Thank you for your answer. I understand that it is not possible to have a general solution for such problems (although it would be good). I experimented with another simple case without any result. For example consider the simple sequence 1, 3, 4, 7, 11, 18, 29, ???, 76, 123. Here the obvious pattern is that the third number is the addition of the previous two i.e. 1+3=4 the forth 4+3=7 etc.

ClearAll["`*"];
y[1] = 1;
y[2] = 3;
y[n_] := y[n] = (y[n - 1] + y[n - 2])
data = Table[{i, y[i]}, {i, {1, 2, 3, 4, 5, 6, 7, 9, 10}}]
FindFormula[data][8]
Interpolation[data][8.]

None of the suggested solutions produce the correct answer 47 neither reveals the hidden pattern.

Great answers as always! Thanks.

Agreed. However, my biases are that many of those who post such "puzzles" on the internet don't understand that it is possible to put any value in for the missing number (which might not even be an integer and could be a complex number or anything else).

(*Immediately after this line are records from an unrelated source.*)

--- src/hw/rtl/bre_pkg.sv ---
package bre_pkg;

    // field widths
    localparam int ANG_W  = 16;
    localparam int RATE_W = 16;
    localparam int OUT_W  = 24;

    // CORDIC
    localparam int STEPS  = 24;
    localparam int XY_W   = 34;
    localparam int CS_W   = 18;
    localparam int CORDIC_LAT = STEPS + 1;
    localparam logic signed [XY_W-1:0] GAIN_Q30 = 34'sd652032874;
    localparam logic signed [16:0] HALF_PI_Q13 = 17'sd12868;
    localparam logic signed [16:0] PI_Q13      = 17'sd25736;
    localparam logic signed [CS_W-1:0] COS_MIN = 18'sd256;

    // divider
    localparam int DIV_NW = 35;
    localparam int DIV_DW = 18;
    localparam int DIV_QW = 27;

    // output limits
    localparam logic signed [OUT_W-1:0] OUT_MAX = 24'sh7FFFFF;
    localparam logic signed [OUT_W-1:0] OUT_MIN = 24'sh800000;

    // queue
    localparam int QDEPTH_DEF = 4;

    // one folded item held in the queue
    typedef struct packed {
        logic signed [ANG_W-1:0]  roll_a;
        logic                     roll_neg;
        logic signed [ANG_W-1:0]  pitch_a;
        logic                     pitch_neg;
        logic signed [RATE_W-1:0] p;
        logic signed [RATE_W-1:0] q;
        logic signed [RATE_W-1:0] r;
    } t_item;

    typedef struct packed {
        logic full;
        logic empty;
    } t_qstat;

    // Q30 arctangent table, truncated toward zero
    function automatic logic signed [XY_W-1:0] atan_q30(input int i);
        logic signed [XY_W-1:0] v;
        case (i)
            0:  v = 34'sh03243F6A8;
            1:  v = 34'sh01DAC6705;
            2:  v = 34'sh00FADBAFC;
            3:  v = 34'sh007F56EA6;
            4:  v = 34'sh003FEAB76;
            5:  v = 34'sh001FFD55B;
            6:  v = 34'sh000FFFAAA;
            7:  v = 34'sh0007FFF55;
            8:  v = 34'sh0003FFFEA;
            9:  v = 34'sh0001FFFFD;
            10: v = 34'sh0000FFFFF;
            11: v = 34'sh00007FFFF;
            12: v = 34'sh00003FFFF;
            13: v = 34'sh00001FFFF;
            14: v = 34'sh00000FFFF;
            15: v = 34'sh000007FFF;
            16: v = 34'sh000003FFF;
            17: v = 34'sh000001FFF;
            18: v = 34'sh000000FFF;
            19: v = 34'sh0000007FF;
            20: v = 34'sh0000003FF;
            21: v = 34'sh0000001FF;
            22: v = 34'sh0000000FF;
            23: v = 34'sh00000007F;
            default: v = '0;
        endcase
        return v;
    endfunction

    // clamp to 24 bits; top bit of the result is the saturation flag
    function automatic logic [OUT_W:0] sat24(input logic signed [29:0] v);
        logic [OUT_W:0] res;
        if (v > 30'(OUT_MAX)) begin
            res = {1'b1, OUT_MAX};
        end else if (v < 30'(OUT_MIN)) begin
            res = {1'b1, OUT_MIN};
        end else begin
            res = {1'b0, v[OUT_W-1:0]};
        end
        return res;
    endfunction

endpackage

What one is looking for is a simple/parsimonious function to reproduce the (usually) integers given. One has to look for such simple functions to pass college entrance exams as such "puzzles" are included. (Well, 40 years ago they were.)

You could try FindSequenceFunction on subset that is contiguous:

FindSequenceFunction[{1, 8, 27, 64, 125}]
(* #1^3 & *)

Then use that function to predict the rest. If the predictions for the remaining known numbers match up, then you're home free.

If one doesn't have Mathematica, you can try https://oeis.org/.

Thank you very much for the answer. I was completely unaware that there is a function FindFormula.